What the task asks. Looking at the data below, state how many lines contain "flow". No other words are wanted.

Data items
----

Setup of run A:
## manager
module manager(
input clk,rst,rstk,sw,
input [0:0]next,
input [3:0]n,
input [2:0]mode,
input [9:0]moneyget,
input [9:0]timeget,
input swm,
input [0:0]nextt,
output reg[9:0]initial_money,
output reg [9:0]per_money,
output reg[9:0]num_of_park,
output reg[9:0]initial_vipmoney,
output reg [9:0]averagetime,
output reg[63:0]show
    );
export LEC_CHECK = 0
export CAP_MARGIN = 20
export CORE_MARGIN = 2
export CORE_UTILIZATION = 58
export SLEW_MARGIN = 20
create_clock -name core_clock -period 98.4 [get_ports {clk}]
run.sh (not shown) runs the stock make flow with config.mk's settings and CLKGATE_MAP_FILE=.
The flow did not stop early for run A: all stages ran, and the layout cleared the timing, design-rule and antenna checks.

----

Task output. 2